More Evidence That Cable TV Is Dying

Last week, David Garrick at The San Diego Union-Tribune pointed out an impartial perspective on the decline of cable TV subscriptions. Cities have reported decreases in their franchise fees, which are typically set at a fixed percentage of cable systems’ revenues. For example, the city of San Diego has seen cable franchise fees drop 12.2 percent over the past two years, an annual loss of over $2 million.

Some cities have contemplated adding a tax on internet-delivered pay-TV, but Garrick couldn’t find any that had implemented it. Do cities get a franchise fee from internet service providers? It seems to me that would fix the problem.

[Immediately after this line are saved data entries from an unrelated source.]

--- src/hdl/mtba_pkg.sv ---
`timescale 1ns / 1ps
// ============================================================================
// mtba_pkg
// Shared types, constants and helpers of the masked trapezoid block average.
// ============================================================================
package mtba_pkg;

    localparam int MAX_CELL_WIDTH_DEF  = 64;
    localparam int MAX_CELL_LAYERS_DEF = 64;

    localparam int SIZE_W      = 7;
    localparam int VALUE_W     = 32;
    localparam int STEP_W      = 31;
    localparam int MARGIN_W    = 16;
    localparam int INDEX_W     = 12;
    localparam int OFFSET_W    = 6;
    localparam int SUM_W       = 64;
    localparam int WEIGHT_W    = 22;
    localparam int PROD_W      = INDEX_W + STEP_W;
    localparam int DEPTH_W     = PROD_W + 2;
    localparam int DIV_STEPS   = SUM_W;
    localparam int DIV_CNT_W   = $clog2(DIV_STEPS);
    localparam int IN_DATA_W   = 128;
    localparam int APB_ADDR_W  = 5;
    localparam int APB_DATA_W  = 32;
    localparam int REG_IDX_W   = 3;

    localparam logic [SIZE_W-1:0]    CELL_WIDTH_RST    = 7'd4;
    localparam logic [SIZE_W-1:0]    CELL_LAYERS_RST   = 7'd4;
    localparam logic [VALUE_W-1:0]   DEPTH_ORIGIN_RST  = 32'd0;
    localparam logic [STEP_W-1:0]    DEPTH_STEP_RST    = 31'd65536;
    localparam logic [MARGIN_W-1:0]  BOTTOM_MARGIN_RST = 16'd1;

    typedef enum logic [REG_IDX_W-1:0] {
        REG_CELL_WIDTH    = 3'd0,
        REG_CELL_LAYERS   = 3'd1,
        REG_DEPTH_ORIGIN  = 3'd2,
        REG_DEPTH_STEP    = 3'd3,
        REG_BOTTOM_MARGIN = 3'd4
    } reg_idx_t;

    typedef struct packed {
        logic [SIZE_W-1:0]          cell_width;
        logic [SIZE_W-1:0]          cell_layers;
        logic signed [VALUE_W-1:0]  depth_origin;
        logic [STEP_W-1:0]          depth_step;
        logic [MARGIN_W-1:0]        bottom_margin;
    } cfg_t;

    typedef struct packed {
        logic capture;
        logic accum;
        logic div_step;
        logic load_out;
    } dp_cmd_t;

    typedef struct packed {
        logic last;
        logic div_last;
        logic out_free;
    } dp_stat_t;

    function automatic logic [SIZE_W-1:0] clamp_size(input logic [SIZE_W-1:0] v,
                                                     input logic [8:0] maxv);
        logic [SIZE_W-1:0] res;
        if (v < 7'd2)
        begin
            res = 7'd2;
        end
        else if ({2'b00, v} > maxv)
        begin
            res = maxv[SIZE_W-1:0];
        end
        else
        begin
            res = v;
        end
        return res;
    endfunction

endpackage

Coming at it from another direction is my favorite pundit, Shelly Palmer. He wrote yesterday that TV has a problem coming from the other direction – its advertisers. Network ad sales groups are trying to whip up data-driven metrics to repackage their shows to attract ad buyers in ways the Nielsen ratings don’t. “Of course, the pressure on TV ad sales is not Nielsen’s fault,” Palmer wrote. “The blame can be placed squarely on changes in consumer behavior.”

Put another way, companies that buy ads don’t really want ads, they want results, either sales or an increase in brand awareness. The truly data-driven future is when these companies can track each outcome and pay the TV intermediary accordingly.

As always, Palmer sticks the dismount. “TV, the art form, is in its platinum age. But the future present of video packaging and distribution is on-demand and digital. TV the platform simply cannot survive under its current business model. It must evolve.” I would add that the natural benefits of free broadcast TV (ubiquity, attractive price, one-to-many bandwidth usage) should keep it in the mix in the decades to come, although its evolved form has yet to be unveiled.